On the unusual electromigration behavior of copper interconnects

Abstract

The present uncertainty in the ability of Cu to substitute for Al as the conductor material in very large scale integration arises from the perplexing electromigration behavior of Cu interconnects: the electromigration activation energy in multigrained lines is often about two times lower than for grain-boundary diffusion, while the pre-exponential factor in the electromigration rate expression is several orders of magnitude smaller than that characteristic of electromigration along grain boundaries. Using literature data, in particular those of drift velocity experiments, we show that regardless of these unusual facts, grain boundaries are still most likely the major electromigration diffusion pathways in Cu interconnects. Based upon recent progress in the theory of grain-boundary grooving with an arbitrary grain-boundary flux [Klinger et al. J. Appl. Phys. 78, 3833 (1995)], and the specific model applying the general theory to electromigration [Glickman, Phys. Low-Dim. Struct. 11/12, 69 (1994)], we explain the major features of electromigration in Cu in terms of the extension of slit-like grooves along the interconnect line, followed by their merging.
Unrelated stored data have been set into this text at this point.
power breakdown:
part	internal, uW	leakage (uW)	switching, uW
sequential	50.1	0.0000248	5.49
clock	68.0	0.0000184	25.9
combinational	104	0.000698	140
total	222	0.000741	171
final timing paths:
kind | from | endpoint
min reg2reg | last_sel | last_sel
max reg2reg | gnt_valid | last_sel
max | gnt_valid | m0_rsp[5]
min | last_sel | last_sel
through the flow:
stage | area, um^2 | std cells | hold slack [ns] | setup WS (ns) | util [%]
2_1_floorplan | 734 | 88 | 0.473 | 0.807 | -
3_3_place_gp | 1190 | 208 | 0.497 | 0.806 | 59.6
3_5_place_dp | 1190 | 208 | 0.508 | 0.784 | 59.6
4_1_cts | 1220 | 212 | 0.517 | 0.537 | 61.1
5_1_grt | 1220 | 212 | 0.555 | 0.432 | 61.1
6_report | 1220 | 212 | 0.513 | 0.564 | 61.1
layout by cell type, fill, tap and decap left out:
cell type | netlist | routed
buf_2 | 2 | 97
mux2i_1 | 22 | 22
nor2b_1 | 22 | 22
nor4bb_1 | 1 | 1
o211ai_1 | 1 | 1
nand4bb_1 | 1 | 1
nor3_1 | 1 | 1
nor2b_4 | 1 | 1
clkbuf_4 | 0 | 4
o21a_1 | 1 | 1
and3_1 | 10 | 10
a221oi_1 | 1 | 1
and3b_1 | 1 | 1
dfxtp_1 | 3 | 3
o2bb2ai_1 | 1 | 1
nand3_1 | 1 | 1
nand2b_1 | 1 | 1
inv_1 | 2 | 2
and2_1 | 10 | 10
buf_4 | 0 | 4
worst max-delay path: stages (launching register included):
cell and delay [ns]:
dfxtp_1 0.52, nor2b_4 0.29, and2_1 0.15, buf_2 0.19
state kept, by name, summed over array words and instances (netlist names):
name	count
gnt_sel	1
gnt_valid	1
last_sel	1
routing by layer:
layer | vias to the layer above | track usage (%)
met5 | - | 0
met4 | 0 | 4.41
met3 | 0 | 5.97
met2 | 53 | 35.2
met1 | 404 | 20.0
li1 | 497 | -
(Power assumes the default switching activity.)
--- src/hdl/eeprom_pkg.sv ---
package eeprom_pkg;

    typedef logic [10:0] ee_addr_t;   // 2 KB byte address
    typedef logic [7:0]  ee_byte_t;

    // one master's request
    typedef struct packed {
        logic     cyc;
        logic     stb;
        logic     we;
        ee_addr_t adr;
        ee_byte_t dat;
    } wb_req_t;

    typedef struct packed {
        logic     ack;
        logic     err;
        ee_byte_t dat;
    } wb_rsp_t;

    // CMD_START doubles as the repeated start
    typedef enum logic [1:0] {
        CMD_START,
        CMD_WRITE,
        CMD_READ,
        CMD_STOP
    } i2c_cmd_e;

    typedef enum logic [3:0] {
        IDLE,
        START,
        CTRL_W,
        ADDR,
        DATA_W,
        RESTART,
        CTRL_R,
        DATA_R,
        STOP,
        DONE
    } ctrl_state_e;

    localparam logic [3:0] EE_DEV_CODE = 4'b1010;   // control byte prefix

endpackage

--- src/hdl/i2c_bit_engine.sv ---
`timescale 1ns/1ps

module i2c_bit_engine #(
    parameter int CLK_DIV = 4
) (
    input  logic                 CLK,
    input  logic                 RESET,
    input  eeprom_pkg::i2c_cmd_e cmd,
    input  eeprom_pkg::ee_byte_t tx_byte,
    input  logic                 cmd_valid,
    output logic                 ready,
    output logic                 done,
    output logic                 nack,
    output eeprom_pkg::ee_byte_t rx_byte,
    output logic                 scl,
    output logic                 sda_oe,
    input  logic                 sda_in
);

    import eeprom_pkg::*;

    localparam int CNT_W = $clog2(CLK_DIV);

    logic [CNT_W-1:0] cnt;        // cycles within a half period
    logic [4:0]       phase;      // half period within the command
    logic [4:0]       last_phase;
    logic             busy;
    logic             tick;
    logic             accept;
    i2c_cmd_e         cmd_q;
    ee_byte_t         shreg;

    // scl level for each half period of a command
    function automatic logic scl_at(i2c_cmd_e c, logic [4:0] p);
        logic level;
        case (c)
            CMD_START: level = (p == 5'd1) || (p == 5'd2);
            CMD_STOP:  level = (p != 5'd0);
            default:   level = p[0];    // data bits, low then high
        endcase
        return level;
    endfunction

    assign tick       = (cnt == CNT_W'(CLK_DIV - 1));
    assign last_phase = (cmd_q == CMD_WRITE || cmd_q == CMD_READ) ? 5'd17 : 5'd3;
    assign done       = busy && tick && (phase == last_phase);
    assign ready      = !busy || done;
    assign accept     = cmd_valid && ready;
    assign rx_byte    = shreg;

    always_ff @(posedge CLK)
    begin
        if (RESET)
        begin
            busy   <= 1'b0;
            phase  <= '0;
            cnt    <= '0;
            cmd_q  <= CMD_STOP;
            scl    <= 1'b1;
            sda_oe <= 1'b0;
            nack   <= 1'b0;
        end
        else if (accept)
        begin
            busy  <= 1'b1;
            phase <= '0;
            cnt   <= '0;
            cmd_q <= cmd;
            scl   <= scl_at(cmd, 5'd0);
        end
        else if (busy)
        begin
            cnt <= tick ? '0 : cnt + 1'b1;
            if (tick)
            begin
                if (phase == last_phase)
                    busy <= 1'b0;
                else
                begin
                    phase <= phase + 5'd1;
                    scl   <= scl_at(cmd_q, phase + 5'd1);
                end
            end
            // sda moves one clock after scl falls
            if (cnt == '0 && !phase[0] && (phase != 5'd2 || cmd_q == CMD_WRITE))
            begin
                case (cmd_q)
                    CMD_START: sda_oe <= 1'b0;
                    CMD_STOP:  sda_oe <= 1'b1;
                    CMD_WRITE: sda_oe <= (phase < 5'd16) ? !shreg[7] : 1'b0;
                    default:   sda_oe <= 1'b0;   // read and the nack bit
                endcase
            end
            if (tick && phase == 5'd1 && (cmd_q == CMD_START || cmd_q == CMD_STOP))
                sda_oe <= (cmd_q == CMD_START);  // the start/stop edge itself
            if (cnt == '0 && phase == 5'd17 && cmd_q == CMD_WRITE)
                nack <= sda_in;
        end
    end

    always_ff @(posedge CLK)
    begin
        if (accept)
            shreg <= tx_byte;
        else if (busy && cmd_q == CMD_WRITE && tick && phase[0])
            shreg <= {shreg[6:0], 1'b0};
        else if (busy && cmd_q == CMD_READ && cnt == '0 && phase[0] && phase < 5'd16)
            shreg <= {shreg[6:0], sda_in};   // msb first
    end

    a_sda_stable: assert property (@(posedge CLK) disable iff (RESET)
        (scl && $past(scl) && !(cmd_q inside {CMD_START, CMD_STOP})) |-> $stable(sda_in))
        else $error("i2c_bit_engine: sda changed while scl high");

endmodule

--- config.mk ---
export PLATFORM = sky130hd
export DESIGN_NAME = i2c_bit_engine
export DESIGN_NICKNAME = d
export VERILOG_FILES = /design/src/hdl/eeprom_pkg.sv /design/src/hdl/i2c_bit_engine.sv
export SDC_FILE = /design/constraint.sdc
export NUM_CORES = 1
export LEC_CHECK = 0
export ABC_CLOCK_PERIOD_IN_PS = 5300
export BUFFER_PORTS_ARGS = -buffer_cell sky130_fd_sc_hd__clkbuf_2
export CORE_ASPECT_RATIO = 1.1
export CORE_MARGIN = 3
export CORE_UTILIZATION = 49
export CTS_CLUSTER_SIZE = 24
export DETAILED_ROUTE_END_ITERATION = 6
export GPL_TIMING_DRIVEN = 0
export PLACE_DENSITY = 0.73
export REMOVE_ABC_BUFFERS = 1
export SETUP_SLACK_MARGIN = 0.4
export SLEW_MARGIN = 25
export SYNTH_ARGS = -nofsm -noshare
export SYNTH_HDL_FRONTEND = slang
export SYNTH_SLANG_ARGS = --single-unit
--- constraint.sdc ---
create_clock -name CLK -period 5.3 [get_ports CLK]
set_clock_uncertainty 0.15 [all_clocks]
set_input_delay 1.06 -clock CLK [delete_from_list [all_inputs] [get_ports CLK]]
set_output_delay 1.06 -clock CLK [all_outputs]
set_load 0.01 [all_outputs]
# Yosys cells after proc, flatten, opt, wreduce, memory -nomap -nowiden

Index checks and enable logic that the tools add are counted.

Flip-flop bits (word level): 21
Input port bits: 14
Word-level logic and storage cells: 78

Add/sub/neg operators: 2
Magnitude comparators: 1
Eq/ne operators: 11
Multiplexer cells: 18
Bitwise operators: 2
Reduce and logical (&&, ||, !) cells: 36

Operators with widths:

| cell                | count |
|---|---|
| $mux 8              | 3 |
| $logic_and 1x1->1   | 16 |
| $reduce_and 3->1    | 4 |
| $mux 1              | 11 |
| $eq 5x1->1 const B  | 2 |
| $eq 2x2->1 const B  | 3 |
| $reduce_bool 2->1   | 3 |
| $add 5x1->5 const B | 1 |
| $eq 5x2->1 const B  | 1 |
| $eq 5x5->1          | 1 |
| $eq 5x5->1 const B  | 1 |
| $logic_or 1x1->1    | 5 |
| $lt 5x5->1 const B  | 1 |
| $mux 5              | 1 |
| $ne 5x2->1 const B  | 1 |
| $reduce_bool 5->1   | 1 |
| $logic_not 2->1     | 2 |
| $pmux 1 s2          | 2 |
| $logic_not 1->1     | 3 |
| $reduce_bool 3->1   | 1 |
| $add 2x1->2 const B | 1 |
| $eq 2x1->1 const B  | 1 |
| $mux 2              | 1 |
| $ne 2x2->1 const B  | 1 |
| other kinds (2)     | 3 |

# Logic depth before layout (Yosys ltp)

Gate-level depths: netlist of run 1.

Word-level depth: 9
Gate-level depth with buffers: 8
Depth with buffers taken out: 7

# Worst setup path before layout of run 1

OpenSTA, ideal clock, no wires.

Path type: reg2out
Start: register cmd_q[0]
End: output done
Arrival time: 1.382 ns
Required time: 4.090 ns
Path slack: 2.708 ns
Cell stages (with the launch flop): 6
Cells stage by stage: dfxtp_1 -> inv_1 -> ha_1 -> nor3b_2 -> o211ai_2 -> nor2b_1

Longest elaborated chain between the ends: 5

RTL lines:

| what                                     | line                 | text |
|---|---|---|
| start, declared                          | i2c_bit_engine.sv:30 | `i2c_cmd_e cmd_q;` |
| start signal, assigned                   | i2c_bit_engine.sv:68 | `cmd_q <= cmd;` |
| $eq 2x1->1 or $eq 2x2->1 (tied branches) | i2c_bit_engine.sv:45 | `assign last_phase = (cmd_q == CMD_WRITE \|\| cmd_q == CMD_READ) ? 5'd17 : 5'd3;` |
| $logic_or 1x1->1 (*)                     | i2c_bit_engine.sv:45 |  |
| $mux 5 (*)                               | i2c_bit_engine.sv:45 |  |
| $eq 5x5->1 (*)                           | i2c_bit_engine.sv:46 | `assign done = busy && tick && (phase == last_phase);` |
| $logic_and 1x1->1 (*)                    | i2c_bit_engine.sv:46 |  |
| end, declared                            | i2c_bit_engine.sv:12 | `output logic done,` |

Mark *: on every way between the ends. The rest lies on a longest branch, timed or not.

# Worst setup path after layout of run 1

Ends and elaborated chain as after synthesis.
Fitting the electromigration activation energy reported for pure Cu into the model suggests that surface diffusion along freshly created groove walls is slow, with an activation energy above 2 eV. Most likely, this is due to trace surface contaminations. Having this new key element in the grain-boundary grooving model, with surface diffusion acting in effect as a ‘‘healing’’ mechanism rather than as an independent pathway parallel to grain-boundary diffusion, and using empirical surface diffusion parameters for Cu, enable us to rationalize the major features of Cu electromigration behavior reported in the literature: the values of the electromigration pre-exponents, the island-like morphology of the electromigration displacement region, the current density exponent, and the origin of the Sn effect on electromigration parameters. Our main conclusion is that the full advantages of Cu as the most promising electromigration resistant interconnect material can be realized, provided that trace contaminations responsible for suppressing diffusion along freshly created surfaces are identified, controlled and eliminated. This will allow unalloyed, multigrained Cu interconnects to have an electromigration resistance four orders of magnitude larger than Al(2% Cu) at 100 °C.